From introvert to hero: The “Hacker” revealed
From War Games to The Matrix and Mr Robot, new James Cook University research reveals how film and gaming representations of the computer “hacker” are driven by our own insecurities around technology, cybercrime and surveillance.
JCU Associate Professor of Information Technology Roberto Dillon published his new historical analysis in the journal New media and society, explaining how gaming, movies and television representations of the Hacker have evolved over the past 30 years, creating a complex but ultimately heroic cultural icon.
“It's a dangerous technological world that we are living in,” said Prof Dillon.
“We rely on a figure that knows the threats, knows the dangers, knows the ugly side of things, but can help us to overcome them.
“We see in the hacker someone who can help society against possible oppression or control, someone who can expose corruption in society.
“But at the same time, they can also be a threat, trying to scam us, break into our systems, disrupt our work … we don't know whether we should love or hate them.”
Prof Dillon used an interdisciplinary dual-media approach, analysing narratives and character representations from impactful Hacker films and tv shows, such as War Games, The Matrix and Mr Robot.
Prof Dillon contrasted these representations with how the role of the Hacker is experienced directly, via participation in both retro and modern hacker-based games such as System 15,000 and HackerHub.

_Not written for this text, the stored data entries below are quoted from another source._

[src/rtl/tcs_pkg.sv]
package tcs_pkg;
   // status word bit positions (host software decodes these)
   localparam int ST_HD      = 15;
   localparam int ST_UNIT_LO = 13;
   localparam int ST_ODD     = 11;
   localparam int ST_REW     = 10;
   localparam int ST_TBSY    = 9;
   localparam int ST_BUSY    = 8;
   localparam int ST_EOF     = 7;
   localparam int ST_BOT     = 6;
   localparam int ST_EOT     = 5;
   localparam int ST_TIM     = 4;
   localparam int ST_REJ     = 3;
   localparam int ST_WLK     = 2;
   localparam int ST_PAR     = 1;
   localparam int ST_LOC     = 0;

   // command word fields
   localparam int CB_MOTION  = 0;
   localparam int CB_WRITE   = 3;
   localparam int CB_REVERSE = 5;
   localparam int CB_CHSEL   = 8;
   localparam int CB_SEL_LO  = 9;
   localparam int SEL_CODE_W = 4;

   localparam logic [7:0] FN_CLEAR = 8'o110;

   typedef struct packed {
      logic odd;
      logic eof;
      logic tim;
      logic par;
      logic rej;
   } res_bits_t;
endpackage

[src/rtl/tcs_sel_map.sv]
module tcs_sel_map #(
   parameter int CODE_W = 4,
   parameter int UNIT_W = 2
) (
   input  logic [CODE_W-1:0] code,
   output logic [UNIT_W-1:0] unit
);
   // highest set bit wins; codes 0 and 1 both give unit 0
   always_comb begin
      unit = '0;
      for (int i = 1; i < CODE_W; i++) begin
         if (code[i]) unit = UNIT_W'(i);
      end
   end
endmodule

[src/rtl/tcs_cmd_check.sv]
module tcs_cmd_check
   import tcs_pkg::*;
#(
   parameter int NDRV   = 4,
   parameter int UNIT_W = 2
) (
   input  logic [15:0]       cmd,
   input  logic              busy,
   input  logic [UNIT_W-1:0] cur_sel,
   input  logic [NDRV-1:0]   drv_online,
   input  logic [NDRV-1:0]   drv_active,
   input  logic [NDRV-1:0]   drv_wlock,
   input  logic [NDRV-1:0]   drv_bot,
   output logic              is_clear,
   output logic [UNIT_W-1:0] next_sel,
   output logic              reject
);
   generate
      if (NDRV != 4) begin : g_bad_ndrv
         $error("tcs_cmd_check: selection map needs exactly four drives");
      end
   endgenerate

   logic [UNIT_W-1:0] mapped;
   logic              wprot;
   logic              unused_hi;

   assign unused_hi = ^cmd[15:CB_SEL_LO+SEL_CODE_W];

   tcs_sel_map #(.CODE_W(SEL_CODE_W), .UNIT_W(UNIT_W)) u_map (
      .code (cmd[CB_SEL_LO +: SEL_CODE_W]),
      .unit (mapped)
   );

   always_comb begin
      is_clear = (cmd[7:0] == FN_CLEAR);
      next_sel = (!is_clear && !busy && cmd[CB_CHSEL]) ? mapped : cur_sel;
      wprot    = drv_online[next_sel] & drv_wlock[next_sel];
      reject   = !is_clear &&
                 (busy ||
                  (cmd[CB_MOTION]  && drv_active[next_sel]) ||
                  (cmd[CB_REVERSE] && drv_bot[next_sel]) ||
                  (cmd[CB_WRITE]   && wprot));
   end
endmodule

[src/rtl/tcs_stat_mux.sv]
module tcs_stat_mux
   import tcs_pkg::*;
#(
   parameter int NDRV         = 4,
   parameter int UNIT_W       = 2,
   parameter int HIGH_DENSITY = 1
) (
   input  logic [UNIT_W-1:0] sel,
   input  res_bits_t         ctl_bits,
   input  logic              busy,
   input  logic [NDRV-1:0]   drv_online,
   input  logic [NDRV-1:0]   drv_active,
   input  logic [NDRV-1:0]   drv_wlock,
   input  logic [NDRV-1:0]   drv_bot,
   input  logic [NDRV-1:0]   drv_eot,
   input  logic [NDRV-1:0]   drv_rew,
   output logic [15:0]       stat
);
   generate
      if (HIGH_DENSITY != 0 && HIGH_DENSITY != 1) begin : g_bad_hd
         $error("tcs_stat_mux: HIGH_DENSITY must be 0 or 1");
      end
   endgenerate

   logic [15:0] base;
   logic        onl;

   always_comb begin
      onl            = drv_online[sel];
      base           = '0;
      base[ST_ODD]   = ctl_bits.odd;
      base[ST_REW]   = drv_rew[sel];
      base[ST_TBSY]  = drv_active[sel] | ~onl;
      base[ST_BUSY]  = busy;
      base[ST_EOF]   = ctl_bits.eof;
      base[ST_BOT]   = drv_bot[sel];
      base[ST_EOT]   = drv_eot[sel];
      base[ST_TIM]   = ctl_bits.tim;
      base[ST_REJ]   = ctl_bits.rej;
      base[ST_WLK]   = onl & drv_wlock[sel];
      base[ST_PAR]   = ctl_bits.par;
      base[ST_LOC]   = ~onl;
   end

   generate
      if (HIGH_DENSITY == 1) begin : g_hd
         always_comb begin
            stat                          = base;
            stat[ST_HD]                   = 1'b1;
            stat[ST_UNIT_LO +: UNIT_W]    = sel;
         end
      end else begin : g_ld
         assign stat = base;
      end
   endgenerate
endmodule

[src/rtl/tape_cmd_stat.sv]
module tape_cmd_stat
   import tcs_pkg::*;
#(
   parameter int NDRV         = 4,
   parameter int HIGH_DENSITY = 1,
   localparam int UNIT_W      = $clog2(NDRV)
) (
   input  logic              clk,
   input  logic              rst_n,
   input  logic              cmd_wr,
   input  logic [15:0]       cmd_wdata,
   input  logic              ctl_set,
   input  logic              seq_done,
   input  logic [4:0]        seq_res,
   input  logic [NDRV-1:0]   drv_online,
   input  logic [NDRV-1:0]   drv_active,
   input  logic [NDRV-1:0]   drv_wlock,
   input  logic [NDRV-1:0]   drv_bot,
   input  logic [NDRV-1:0]   drv_eot,
   input  logic [NDRV-1:0]   drv_rew,
   output logic [15:0]       stat_word,
   output logic              host_flag,
   output logic              start_pulse,
   output logic [7:0]        start_func,
   output logic [UNIT_W-1:0] start_unit,
   output logic              abort_pulse
);
   logic [7:0]        fn_q;
   logic              held_q;
   logic [UNIT_W-1:0] sel_q;
   logic              busy_q;
   res_bits_t         ctl_q;
   res_bits_t         res_in;
   logic              chk_clear;
   logic              chk_reject;
   logic [UNIT_W-1:0] chk_sel;

   assign res_in = res_bits_t'(seq_res);

   tcs_cmd_check #(.NDRV(NDRV), .UNIT_W(UNIT_W)) u_chk (
      .cmd        (cmd_wdata),
      .busy       (busy_q),
      .cur_sel    (sel_q),
      .drv_online (drv_online),
      .drv_active (drv_active),
      .drv_wlock  (drv_wlock),
      .drv_bot    (drv_bot),
      .is_clear   (chk_clear),
      .next_sel   (chk_sel),
      .reject     (chk_reject)
   );

   tcs_stat_mux #(.NDRV(NDRV), .UNIT_W(UNIT_W), .HIGH_DENSITY(HIGH_DENSITY)) u_stat (
      .sel        (sel_q),
      .ctl_bits   (ctl_q),
      .busy       (busy_q),
      .drv_online (drv_online),
      .drv_active (drv_active),
      .drv_wlock  (drv_wlock),
      .drv_bot    (drv_bot),
      .drv_eot    (drv_eot),
      .drv_rew    (drv_rew),
      .stat       (stat_word)
   );

   always_ff @(posedge clk) begin
      if (!rst_n) begin
         fn_q        <= '0;
         held_q      <= 1'b0;
         sel_q       <= '0;
         busy_q      <= 1'b0;
         ctl_q       <= '0;
         host_flag   <= 1'b1;
         start_pulse <= 1'b0;
         start_func  <= '0;
         start_unit  <= '0;
         abort_pulse <= 1'b0;
      end else begin
         start_pulse <= 1'b0;
         abort_pulse <= 1'b0;
         if (cmd_wr) begin
            fn_q      <= cmd_wdata[7:0];
            held_q    <= 1'b1;
            sel_q     <= chk_sel;
            ctl_q.rej <= chk_reject;
         end
         if (seq_done) begin
            busy_q    <= 1'b0;
            host_flag <= 1'b1;
            ctl_q     <= ctl_q | res_in;
         end
         if (ctl_set) begin
            if (fn_q == FN_CLEAR) begin
               fn_q        <= '0;
               held_q      <= 1'b0;
               busy_q      <= 1'b0;
               ctl_q       <= '0;
               abort_pulse <= 1'b1;
            end else if (held_q && !ctl_q.rej && !busy_q) begin
               start_pulse <= 1'b1;
               start_func  <= fn_q;
               start_unit  <= sel_q;
               busy_q      <= 1'b1;
               ctl_q       <= '0;
               host_flag   <= 1'b0;
               held_q      <= 1'b0;
            end
         end
      end
   end

   // start lasts one cycle and coincides with busy and a cleared flag
   a_r9_start_single: assert property (@(posedge clk) disable iff (!rst_n)
      start_pulse |=> !start_pulse);
   a_r9_start_busy: assert property (@(posedge clk) disable iff (!rst_n)
      start_pulse |-> (busy_q && !host_flag));
   // busy rejects non-clear commands and keeps the selection
   a_r3_busy_rejects: assert property (@(posedge clk) disable iff (!rst_n)
      (cmd_wr && busy_q && cmd_wdata[7:0] != FN_CLEAR && !seq_done && !ctl_set)
      |=> ctl_q.rej);
   a_r3_sel_held: assert property (@(posedge clk) disable iff (!rst_n)
      (cmd_wr && busy_q && cmd_wdata[7:0] != FN_CLEAR) |=> $stable(sel_q));
   // clear is never rejected
   a_r2_clear_ok: assert property (@(posedge clk) disable iff (!rst_n)
      (cmd_wr && cmd_wdata[7:0] == FN_CLEAR && !seq_done) |=> !ctl_q.rej);
   // no start while reject stands
   a_r10_no_start: assert property (@(posedge clk) disable iff (!rst_n)
      (ctl_set && ctl_q.rej) |=> !start_pulse);
   // completion frees the controller
   a_r11_done_frees: assert property (@(posedge clk) disable iff (!rst_n)
      (seq_done && !ctl_set) |=> (!busy_q && host_flag));
endmodule

[config.mk]
export PLATFORM = sky130hd
export DESIGN_NAME = tape_cmd_stat
export DESIGN_NICKNAME = d
export VERILOG_FILES = /design/src/rtl/tcs_pkg.sv /design/src/rtl/tcs_sel_map.sv /design/src/rtl/tcs_cmd_check.sv /design/src/rtl/tcs_stat_mux.sv /design/src/rtl/tape_cmd_stat.sv
export SDC_FILE = /design/constraint.sdc
export NUM_CORES = 1
export LEC_CHECK = 0
export BUFFER_PORTS_ARGS = -buffer_cell sky130_fd_sc_hd__buf_2
export CORE_ASPECT_RATIO = 1.5
export CORE_UTILIZATION = 49
export DETAILED_ROUTE_END_ITERATION = 7
export PLACE_DENSITY = 0.89
export SLEW_MARGIN = 20
export SYNTH_ARGS = -nofsm -noshare
export SYNTH_HDL_FRONTEND = slang
export SYNTH_SLANG_ARGS = --single-unit
[constraint.sdc]
create_clock -name clk -period 5.3 [get_ports clk]
set_input_delay 0.53 -clock clk [delete_from_list [all_inputs] [get_ports clk]]
set_output_delay 0.53 -clock clk [all_outputs]
set_load 0.02 [all_outputs]
Word level (Yosys, flattened, before mapping):

Cells that the tools add are included.

* $lt $le $gt $ge: 2
* eq/ne operators: 2
* mux-type cells: 46
* bitwise gates (word level): 8
* reductions and logical operators: 17

Operator list (count)
* $mux 1: 26
* $mux 8: 3
* $bmux 1 s2: 10
* $mux 5: 4
* $eq 8x7->1 const B: 2
* $logic_and 1x1->1: 8
* $lt 2x3->1 const B: 2
* $mux 2: 3
* $or 5x5->5: 1
* $not 1->1: 4
* $logic_not 1->1: 3
* $logic_or 1x1->1: 3
* $reduce_and 3->1: 1
* $reduce_or 3->1: 1
* $and 1x1->1: 2
* $reduce_and 2->1: 1
* $or 1x1->1: 1

* bits in registers: 30
* bits of input ports: 50
* output and inout port bits: 29
* word-level logic and storage cells: 89

Longest topological paths before layout:

Gate-level depths: netlist (run 1).

* word-level depth: 17
* mapped depth: 7
* depth with buffers taken out: 7

Modules after synthesis:

From an unflattened synthesis (run 1), not the netlist that was laid out.

* cell total of the unflattened synthesis: 170
* area, all modules: 1664.1 µm²

By module, submodules not included
* tape_cmd_stat: instances 1, cells an instance 117, area an instance 1128.6 µm², seq. area each 600.6 µm²
* tcs_cmd_check: instances 1, cells an instance 28, area an instance 261.5 µm², seq. area each 0.0 µm²
* tcs_stat_mux: instances 1, cells an instance 22, area an instance 256.5 µm², seq. area each 0.0 µm²
* tcs_sel_map: instances 1, cells an instance 3, area an instance 17.5 µm², seq. area each 0.0 µm²

Worst setup path before layout (run 1):

OpenSTA, ideal clock, no wires.

* kind: reg2out
* start point: register sel_q[1]
* end point: output stat_word[2]
* arrival: 1633 ps
* data required time: 4770 ps
* slack: 3137 ps
* stages on the path, launching flop included: 4
* path buffers: 1
* cells stage by stage: dfxtp_1 clkbuf_1 mux4_2 and2_1

* longest elaborated chain between the ends: 3
* elaborated cells on any way between the ends: 5
* classes of those cells: mux: 4; bitwise: 1

RTL lines
* start, declared: line tape_cmd_stat.sv:30 `logic [UNIT_W-1:0] sel_q;`
* start signal, assigned: line tape_cmd_stat.sv:84 `sel_q <= chk_sel;`
* $bmux 1 s2 (on tied branches): line tcs_stat_mux.sv:29, tcs_stat_mux.sv:40
* $mux 1 (on tied branches): line tcs_stat_mux.sv:29, tcs_stat_mux.sv:40
* $and 1x1->1 (*): line tcs_stat_mux.sv:40 `base[ST_WLK] = onl & drv_wlock[sel];`
* end, declared: line tape_cmd_stat.sv:21 `output logic [15:0] stat_word,`

Every way passes the cells marked *; elsewhere a longest branch is shown, timed or not. The select of a mux whose other input is x is not followed.

Worst setup path in the final report (run 1):

Same ends and word-level chain as after synthesis.

==> impl_metrics.toml, run 1 <==
[clock_network]
clkLatencyLatePin_ns = 0.28
cts.reportedPaths.clkPinSlew_ns = 0.06
cts_inserted_buffers = 5
htree_levels = 2
cts_root_buffer = "clkbuf_8"
post_cts_resize_count = 0
postCtsHoldBufs = 0
postCtsSetupBuffers = 0
clock-sinks = 30
clock_path_buffers = 2
tritoncts = "built"

[worst_setup_path]
critPathMaxStageDelay_ns = 0.66
end_kind = "output pin"
critPathRequiredTime_ns = 4.77
cp_data_arrival_time_ns = 1.83
cp-start-kind = "flop"
slowest_stage = "dfxtp_1"
crit_chain = "mux4_2 -> and2_1 -> buf_2"
path_max_fanout = 11
path_class = "reg2out"

[synth]
ys.flop_type = "dfxtp_1"
synth.net_count = 213
synthArstFlopShare_pct = 0
synth_largest_area_cell = "dfxtp_1"
syn_avg_cell_area_sq_um = 9.70
yosysWarningCount = 0
ys_seq_area_share_pct = 38.0
synth-edff-count = 0
syn_inst = 163
synth_top_area_share_pct = 38.0
yosys-top-cells-area = "dfxtp_1 (38%), mux2i_1 (16%), mux4_2 (7.1%)"
ys_ff_latch = 30
ys_types = 42
syn-cell-area_sq_mm = 0.00158

[global_route]
grt-ovfl-total = 0
grt.total_usage_pct = 22.8
grt_most_used_layer = "met2"
grt_max_degree = 14
use_met3_pct = 4.03
grt_pass1_vias = 1339
use_met2_pct = 40.5
grt_pass1_wl_mm = 6.04
antenna_found_initial = 0
grt.met1_usage_pct = 24.8

[sta]
finalClockSkew_ns = 0.00606
slew_headroom_pct = 54.7
setup_tns_ns = 0
setup_viol = 0
period_share_pct = 44.5
whs_ns = 0.461
max_freq_ghz = 0.424
hold_viol_final = 0
min_period_ns = 2.36
grt_setup_unrepaired = "no"
final_max_slew_viol_count = 0
worst-slew-pin-transition_ns = 0.678

[cells_and_area]
ff_latch_area_sq_um = 601
fin_area_sq_mm = 0.00203
area_delta_synth_final_pct = 28.2
num-nets-final = 282
finish.utilization_pct = 67.5
multi_input_area_sq_um = 903
diodes = 0
n_fill_cell = 255
drive_gt1_share_pct = 41.2
final_cells = 272

[floorplanning]
ios = 79
initial_utilization_pct = 52.7
die_h_um = 71.6
die_w_um = 48.4
core_sq_mm = 0.00300
row_count = 24
die_area_sq_mm = 0.00346

[min_path]
hold_path.class = "reg2reg"

[drt]
drc_errors = 0
wl_per_cell_um = 13.5
antenna_left = 0
via_count = 1402
drt_first_pass_iters = 4
vias_per_cell = 5.15
wl_mm = 3.68
initialDrtViolationCount = 13

[place]
portBuffers = 72
numPlacedInstances = 264
gp_congestion = 0.831
dpl_cell_area_sq_mm = 0.00194
hpwl_mm = 2.91

[power]
pwr_density_cell_mw_per_mm2 = 272
leakage_nw = 0.949
ir_drop_mv = 0.217

[flow_run]
drv_cap = 0

[run_status]
outcome = "complete, no violations"
registers in the layout, summed over array words and instances (netlist names):
signal / count
fn_q: 8
start_func: 8
ctl_q: 5
sel_q: 2
start_unit: 2
abort_pulse: 1
busy_q: 1
held_q: 1
host_flag: 1
start_pulse: 1
logic make-up (layout without fill, tap and decap cells):
logic type	Yosys count	count (layout)	share of synthesized area, %
multiplexers	33	33	25.7
buffers and inverters	16	86	4.90
AO/OA/AOI/OAI	24	24	10.5
flip-flops	30	30	38.0
AND/OR/NAND/NOR	58	58	20.4
other	2	2	0.475
cells in the mapped netlist, types with 2 or more instances:
library cell  count
a21oi_1           8
dfxtp_1          30
o21ai_0           3
nand2_1           7
nor3_1            2
nor2_1           28
nand3_1           2
buf_4             3
mux4_2            5
inv_1             4
nor2b_1           2
o21ai_1           3
clkbuf_1          3
nor4b_4           2
nand2b_1          3
a211oi_1          5
mux2i_1          26
conb_1            2
and2_1            2
report_power, final:
group          switching, W  total [W]  internal [W]
combinational     0.0000655   0.000120     0.0000549
clock             0.0000790   0.000183      0.000104
sequential        0.0000112   0.000248      0.000237
per-layer routing:
metal | routed length [um] | up-vias
met4 | 105 | 0
met5 | 0 | -
li1 | - | 710
met1 | 1420 | 629
met3 | 156 | 11
met2 | 2000 | 52
area by class of cell:
| type | instances | area share, % |
|---|---|---|
| well taps | 39 | 2.41 |
| multi-input cells | 117 | 44.6 |
| clock buffers | 7 | 4.26 |
| flip-flops and latches | 30 | 29.6 |
| repair buffers | 72 | 17.8 |
| inverters | 6 | 1.11 |
| clock inverters | 1 | 0.247 |
cells in the final DEF (no fill, tap or decap), types with 2 or more instances in the layout:
master,n
nor4b_4,2
a211oi_1,5
mux4_2,5
nand2_1,7
a21oi_1,8
inv_1,4
nor3_1,2
o21ai_1,3
nor2_1,28
and2_1,2
nand2b_1,3
mux2i_1,26
nand3_1,2
buf_2,72
clkbuf_8,6
conb_1,2
dfxtp_1,30
o21ai_0,3
nor2b_1,2
critical path, delay by kind of cell, from the launching register on:
family	cells	cell delay [ns]
buffers and inverters	1	0.15
flip-flops	1	0.66
multiplexers	1	0.59
AND/OR/NAND/NOR	1	0.15
stage by stage:
stage               worst slack [ns]  total power, W
floorplan                       3.14        0.000332
global placement                3.01        0.000370
detailed placement              2.97        0.000373
CTS                             2.94        0.000558
global route                    2.84        0.000578
finish                          2.94        0.000552
worst paths after layout:
| kind | startpoint | endpoint | slack, ns | cells past startpoint |
|---|---|---|---|---|
| setup / recovery | sel_q[1] | stat_word[2] | 2.94 | 3 |
| hold / removal | ctl_q[3] | ctl_q[3] | 0.46 | 2 |
| setup reg to reg | busy_q | ctl_q[0] | 3.23 | 7 |
| hold reg to reg | ctl_q[3] | ctl_q[3] | 0.46 | 2 |
Power figures use the tool's default switching activity.
==> inputs of run 2 (changes only) <==
--- a/config.mk
+++ b/config.mk
@@ -7,9 +7,9 @@
 export LEC_CHECK = 0
 export BUFFER_PORTS_ARGS = -buffer_cell sky130_fd_sc_hd__buf_2
 export CORE_ASPECT_RATIO = 1.5
-export CORE_UTILIZATION = 49
+export CORE_UTILIZATION = 45
 export DETAILED_ROUTE_END_ITERATION = 7
-export PLACE_DENSITY = 0.89
+export PLACE_DENSITY = 0.83
 export SLEW_MARGIN = 20
 export SYNTH_ARGS = -nofsm -noshare
 export SYNTH_HDL_FRONTEND = slang
==> constraint.sdc (replaced) <==
create_clock -name clk -period 2.25 [get_ports clk]
set_input_delay 0.225 -clock clk [delete_from_list [all_inputs] [get_ports clk]]
set_output_delay 0.225 -clock clk [all_outputs]
set_load 0.02 [all_outputs]
==> impl_metrics.toml, run 2 (synthesis results as in run 1) <==
[run_status]
outcome = "complete, no violations"

[cells_and_area]
area_delta_synth_final_pct = 29.8
final_common_cell = "buf_2"
multi_input_area_sq_um = 903
fin_area_sq_mm = 0.00205
drive_gt1_share_pct = 41.9
final_cell_mix = "buf_2 (72), dfxtp_1 (30), nor2_1 (28)"
n_fill_cell = 322
diodes = 0
num-nets-final = 285
ff_latch_area_sq_um = 601
top_regs = "fn_q: 8 flops, start_func: 8 flops, ctl_q: 5 flops"

[sta]
grt_setup_unrepaired = "no"
period_share_pct = 89.7
final_max_slew_viol_count = 0
setup_tns_ns = 0
slew_headroom_pct = 54.8
setup_viol = 0
finalClockSkew_ns = 0.00615
hold_viol_final = 0
min_period_ns = 2.02
max_freq_ghz = 0.495
finalWorstSetupSlack_ns = 0.231
worst-slew-pin-transition_ns = 0.677
whs_ns = 0.170

[drt]
via_count = 1404
drt_first_pass_iters = 4
wl_mm = 3.59
drc_errors = 0
wl_per_cell_um = 12.9
initialDrtViolationCount = 21
vias_per_cell = 5.05
antenna_left = 0

[place]
portBuffers = 72
hpwl_mm = 2.81
dpl_cell_area_sq_mm = 0.00196
post-place-ws_ns = 0.253
gp_congestion = 0.801

[worst_setup_path]
path_class = "reg2out"
path_max_fanout = 6
slowest_stage = "mux4_2"
critPathRequiredTime_ns = 2.03
crit_chain = "buf_4 -> mux4_2 -> and2_1 -> buf_2"
cp_data_arrival_time_ns = 1.79
critPathMaxStageDelay_ns = 0.53
end_kind = "output pin"
cp-start-kind = "flop"

[global_route]
antenna_found_initial = 0
grt_pass1_wl_mm = 5.91
grt.total_usage_pct = 21.1
grt-ovfl-total = 0
grt_pass1_vias = 1352
grt_max_degree = 14

[floorplanning]
die_area_sq_mm = 0.00376
row_count = 26
core_sq_mm = 0.00338
initial_utilization_pct = 46.7
die_h_um = 74.6
die_w_um = 50.4
ios = 79

[clock_network]
cts.reportedPaths.clkPinSlew_ns = 0.06
cts_inserted_buffers = 5
clock_path_buffers = 2
cts_root_buffer = "clkbuf_8"
postCtsSetupBuffers = 0
post_cts_resize_count = 0
clkLatencyLatePin_ns = 0.28
postCtsHoldBufs = 0
htree_levels = 2
tritoncts = "built"
clock-sinks = 30

[power]
ir_drop_mv = 0.570
fin_total_pwr_w = 0.00131
pwr_density_cell_mw_per_mm2 = 638
leakage_nw = 0.965

[min_path]
hold_path.class = "in2reg"

[flow_run]
drv_cap = 0
[run 2: changes by cell type in the layout (fill, tap and decap cells not counted), sizes merged]
| cell | before | now |
|---|---|---|
| buf | 72 | 75 |
[run 2: area by class of cell]
| type | instances | area share [%] |
|---|---|---|
| Multi-Input combinational cell | 117 | 44.0 |
| Clock inverter | 1 | 0.244 |
| Sequential cell | 30 | 29.3 |
| Inverter | 6 | 1.10 |
| Tap cell | 42 | 2.56 |
| Timing Repair Buffer | 75 | 18.6 |
| Clock buffer | 7 | 4.20 |
[run 2: routing by layer]
metal	up-vias	GRT usage, %	wire length, um
li1	712	-	-
met1	647	20.6	1340
met2	38	40.6	1970
met3	7	5.93	204
met4	0	8.95	74
met5	-	0	0
[run 2: metrics by stage]
stage | utilization, % | instances
floorplan | - | 163
global placement | 58.0 | 270
detailed placement | 58.0 | 270
CTS | 60.7 | 278
global route | 60.7 | 278
finish | 60.7 | 278
[run 2: power by group]
group	switching (W)	total, W	internal, W	leakage [nW]
combinational	0.000157	0.000290	0.000133	0.671
sequential	0.0000232	0.000581	0.000558	0.245
clock	0.000194	0.000440	0.000246	0.0482
total	0.000373	0.00131	0.000937	0.965
[run 2: worst max-delay path, delay by kind of cell, from the launching register on]
| kind | cells | cell delay (ns) |
|---|---|---|
| simple gates | 1 | 0.15 |
| flops | 1 | 0.47 |
| buf+inv | 2 | 0.36 |
| mux | 1 | 0.53 |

“My background is as a game designer, so I used an analysis framework that helped me understand how games work, how they make certain types of game-play emerge, and how this engages people emotionally,” he said.
Prof Dillon wrote that this allowed him to interpret how films and games shape and reflect societal attitudes toward hacking.
He described how the hacker culture originated in the 1950s and 1960s, emerging from our insecurity around the earliest kind of communications technology - the telephone.
“However, I started my analysis with the War Games movie in 1983, that was the time we first started having home computers,” he said.
In the 1980s, Cold War fears of nuclear annihilation provided just the right environment for the emergence of the conflicted hacker stereotype - socially awkward but technically brilliant - capable of navigating serious consequences guided by a strong moral compass.
“The film was screened for U.S. Congressmen and directly cited in hearings that led to the Computer Fraud and Abuse Act, cementing the link between youthful hacking and real national security threats,” said Prof Dillon.
Through films such as The Matrix in the late 1990s, the hacker stereotype was reimagined as the mythical cyberpunk hero Neo - a defiant outcast - but also a trendsetting genius working at the vanguard of human survival and freedom.
“Of course, we want heroes … not just the knight in shining armour … but someone who may have a shady past, but then redeem themselves, and come out doing something for the greater good,” said Prof Dillon.
Mirroring the modern anxieties of our current digital world, Mr Robot (2015-2019) gave us a more nuanced and conflicted hacker character.
“The hacker’s genius level technical skills are matched by profound personal and mental health challenges, including social anxiety, depression, substance abuse, and dissociative identity disorder,” Prof Dillon said.
The hacker contradictions in film and games media reflect technology’s double-edged nature, where hackers can either be useful – exposing technology misuse – or they turn to the dark side - cyber-crime and exploiting weaknesses for their own advantages.
“The hacker figure is going to stay because technology can always be manipulated,” he said.